When Hoffman and Julia first moved to the area they made part of their living as market gardeners. Now, the pair monitor bird populations in the upland areas where wind farms are being built. As a bird expert, the book is filled with bird observations as you might expect. But it is also filled with observations of geology and how people live in and with nature. It is a book that is deeply imbued with a sense of place and what it means to belong to that place.

More a series of essays than a start to finish memoir, each piece focuses on something different. “Homing” is about our need for finding a place we can belong and call home. “Among Reeds” is about walking through a reed bed and discovering bitterns live there. While “Time in Karst Country” is about karst, how it was created, how deceptive and seemingly barren it is. But it is more than that,

There is a distinctiveness brought about by weathering and ageing, both limestone and ourselves the inconstant ones, enduring the elements, overcoming the flaws of our inheritance. Dissolution is more than a lessening; it’s a reminder of time worn well.

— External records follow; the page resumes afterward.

From an optimization exercise on the open Yosys and OpenROAD flow, aimed at small area; shortcuts taken in it are not production practice. The RTL was checked by simulation tests, not by an equivalence proof against the original design. Power is estimated from default activity; no workload was simulated.

==> flow/design.v (excerpt) <==
module linkctrler(
clk_6M, rstz, p_1us, s_tslot_p,
conns_rx1stslot,
m_inquiry_uncerWindow,
mask_corre_win,
occpuy_slots,
sendoldpy,
rxextendslot,
py_endp,
ms_RXslot_endp,
ms_acltxcmd_p,
rxisfhs, dec_hecgood, dec_crcgood,
s_half_tslot_p,
regi_LMPcmdfg,
regi_pagetruncated,
regi_InquiryEnable_oneshot,  regi_PageEnable_oneshot, 
regi_ConnHold_oneshot, regi_ConnSniff_oneshot, regi_ConnPark_oneshot,
Master_TX_tslot_endp, Master_RX_tslot_endp, m_tslot_p, m_half_tslot_p, ms_tslot_p,
CLKE, CLK, CLKN,
Slave_TX_tslot_endp, Slave_RX_tslot_endp,
m_page_uncerWindow, m_conns_uncerWindow, s_conns_uncerWindow, spr_correWin,
regi_extendedInquiryResponse,
Inquiry_Complete_status,
regi_Tpsinterval, regi_Tpswindow,
regi_Tisinterval, regi_Tiswindow,
regi_correthreshold,
regi_psinterlace, regi_isinterlace,
regi_syncword_DAC,
regi_syncword_GIAC, regi_syncword_CAC,
regi_inquiryDIAC, regi_syncword_DIAC,
sync_in,
regi_Npage,
regi_slave_SRmode,
regi_Tsco,
regi_scolink_num,
regi_Page_Timeout,
regi_isMaxRand,
regi_PageScanEnable_oneshot, regi_PageScanCancel_oneshot, 
regi_InquiryScanEnable_oneshot, regi_InquiryScanCancel_oneshot,
rxispoll, lt_addressed,
regi_Ninquiry,
regi_Inquiry_Length, regi_Extended_Inquiry_Length,
dec_iscanEIR,
regi_isMaster,
txextendslot,
regi_txcmd_p,
ps, gips, is, giis, page, inquiry, mpr, spr, ir, conns,
ps_corre_sync_p, conns_corre_sync_p,
pageAB_2Npage_count,
counter_isFHS,
Atrain,
ps_N_incr_p,
prs_clock_frozen, prm_clock_frozen,
tx_packet_st_p,
psrxfhs, inquiryrxfhs,
rx_trailer_st_p,
pagetxfhs, istxfhs, connsnewmaster, connsnewslave,
pk_encode,
pssyncCLK_p,
conns_tx1stslot,
pk_encode_1stslot,
ms_txcmd_p,
rxCAC, prerx_trans,
LMP_c_slot,
pstxid,
psrxfhs_succ_p,
PageScanWindow_endp,
InquiryScanWindow_endp,
correWindow,
corre_nottrg_p,
counter_clkN1, counter_clkE1,
psackfhs, pagetmp, pagerxackfhs,
corre_threshold,
scancase,
fk_page,
ps_pagerespTO,
regi_txdatready,
m_2active_p, s_2active_p,
m_fail2active_p, s_fail2active_p,
connsactive,
regi_lc_cs,
corre_trgp,
istxextFHS,
extFHS_correwin
);
clock: 25.0 ns
lec_check: 0
cap_margin: 20
core_margin: 2
core_utilization: 70
place_density: 0.8
slew_margin: 20
standard.sh (not shown) runs the stock make flow with config.mk's settings and CLKGATE_MAP_FILE= SYNTH_SCRIPT=/design/flow/synth_recipe.tcl, a recipe that flattens the netlist after the stock synthesis.
==> flow/flow/run.sh <==
#!/bin/bash
# Standard ORFS layout, but the port buffers use the smallest buffer cell.
set -euo pipefail
export BUFFER_PORTS_ARGS="-buffer_cell sky130_fd_sc_hd__buf_1"
bash standard.sh > standard_make.log 2>&1
The first run failed in I/O pin placement.
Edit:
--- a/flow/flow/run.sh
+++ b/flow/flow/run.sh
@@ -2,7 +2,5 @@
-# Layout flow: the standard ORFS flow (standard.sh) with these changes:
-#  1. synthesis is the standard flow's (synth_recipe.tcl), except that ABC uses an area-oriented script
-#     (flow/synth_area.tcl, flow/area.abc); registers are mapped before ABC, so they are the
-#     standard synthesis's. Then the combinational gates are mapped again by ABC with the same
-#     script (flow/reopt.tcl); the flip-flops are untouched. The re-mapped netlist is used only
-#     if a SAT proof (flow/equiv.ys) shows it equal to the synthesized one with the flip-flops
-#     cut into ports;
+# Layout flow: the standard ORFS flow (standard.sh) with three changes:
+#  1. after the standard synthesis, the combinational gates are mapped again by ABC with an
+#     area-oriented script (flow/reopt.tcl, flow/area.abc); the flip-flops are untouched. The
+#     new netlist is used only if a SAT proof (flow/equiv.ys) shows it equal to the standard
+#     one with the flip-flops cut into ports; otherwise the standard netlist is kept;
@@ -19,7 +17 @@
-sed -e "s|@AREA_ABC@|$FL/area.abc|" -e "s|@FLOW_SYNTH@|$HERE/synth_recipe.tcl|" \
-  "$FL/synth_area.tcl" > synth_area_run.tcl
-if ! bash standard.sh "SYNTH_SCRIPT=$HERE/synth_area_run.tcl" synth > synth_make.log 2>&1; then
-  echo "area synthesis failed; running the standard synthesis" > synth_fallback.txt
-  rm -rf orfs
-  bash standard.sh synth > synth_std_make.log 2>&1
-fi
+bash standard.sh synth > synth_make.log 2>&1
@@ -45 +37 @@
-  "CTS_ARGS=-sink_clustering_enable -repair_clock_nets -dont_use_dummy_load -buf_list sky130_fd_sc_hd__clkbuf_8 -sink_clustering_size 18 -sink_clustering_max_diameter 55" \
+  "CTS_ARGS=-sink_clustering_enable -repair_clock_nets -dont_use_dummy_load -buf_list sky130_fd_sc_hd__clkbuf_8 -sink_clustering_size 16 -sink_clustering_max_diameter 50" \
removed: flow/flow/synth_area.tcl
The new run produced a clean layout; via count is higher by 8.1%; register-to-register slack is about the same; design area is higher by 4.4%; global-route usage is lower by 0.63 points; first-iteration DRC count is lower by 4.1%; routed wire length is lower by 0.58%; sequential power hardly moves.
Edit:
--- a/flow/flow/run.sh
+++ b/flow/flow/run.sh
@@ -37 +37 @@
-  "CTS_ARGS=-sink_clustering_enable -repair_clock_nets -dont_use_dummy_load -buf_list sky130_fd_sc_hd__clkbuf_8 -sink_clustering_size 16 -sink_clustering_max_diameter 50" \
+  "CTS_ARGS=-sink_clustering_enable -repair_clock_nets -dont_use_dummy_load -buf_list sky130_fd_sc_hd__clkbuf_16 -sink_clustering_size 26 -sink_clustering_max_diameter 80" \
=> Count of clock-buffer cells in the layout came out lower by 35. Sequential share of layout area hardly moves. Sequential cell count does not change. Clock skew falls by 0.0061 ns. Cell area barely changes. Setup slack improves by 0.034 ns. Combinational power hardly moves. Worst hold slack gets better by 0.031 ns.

Another essay, “The Distance Between Us” is a wonderful story about when Hoffman was walking on the hills above Morecambe Bay in Cumbria and noticed a man walking far ahead of him. He gradually began to catch up and then the path went down into a small, narrow valley, the man disappeared over the edge of it and a few minutes later when Hoffman arrived the man was nowhere to be seen. He was worried there had been an accident and searched around but the man was gone. This happened years and years ago but he still thinks about the man especially when he is out walking and spies a solitary person walking ahead of him. The essay then turns into a meditation on the impact strangers can have on our lives without even knowing it. And, conversely, the impact we also must make on other people’s lives that we are unaware of.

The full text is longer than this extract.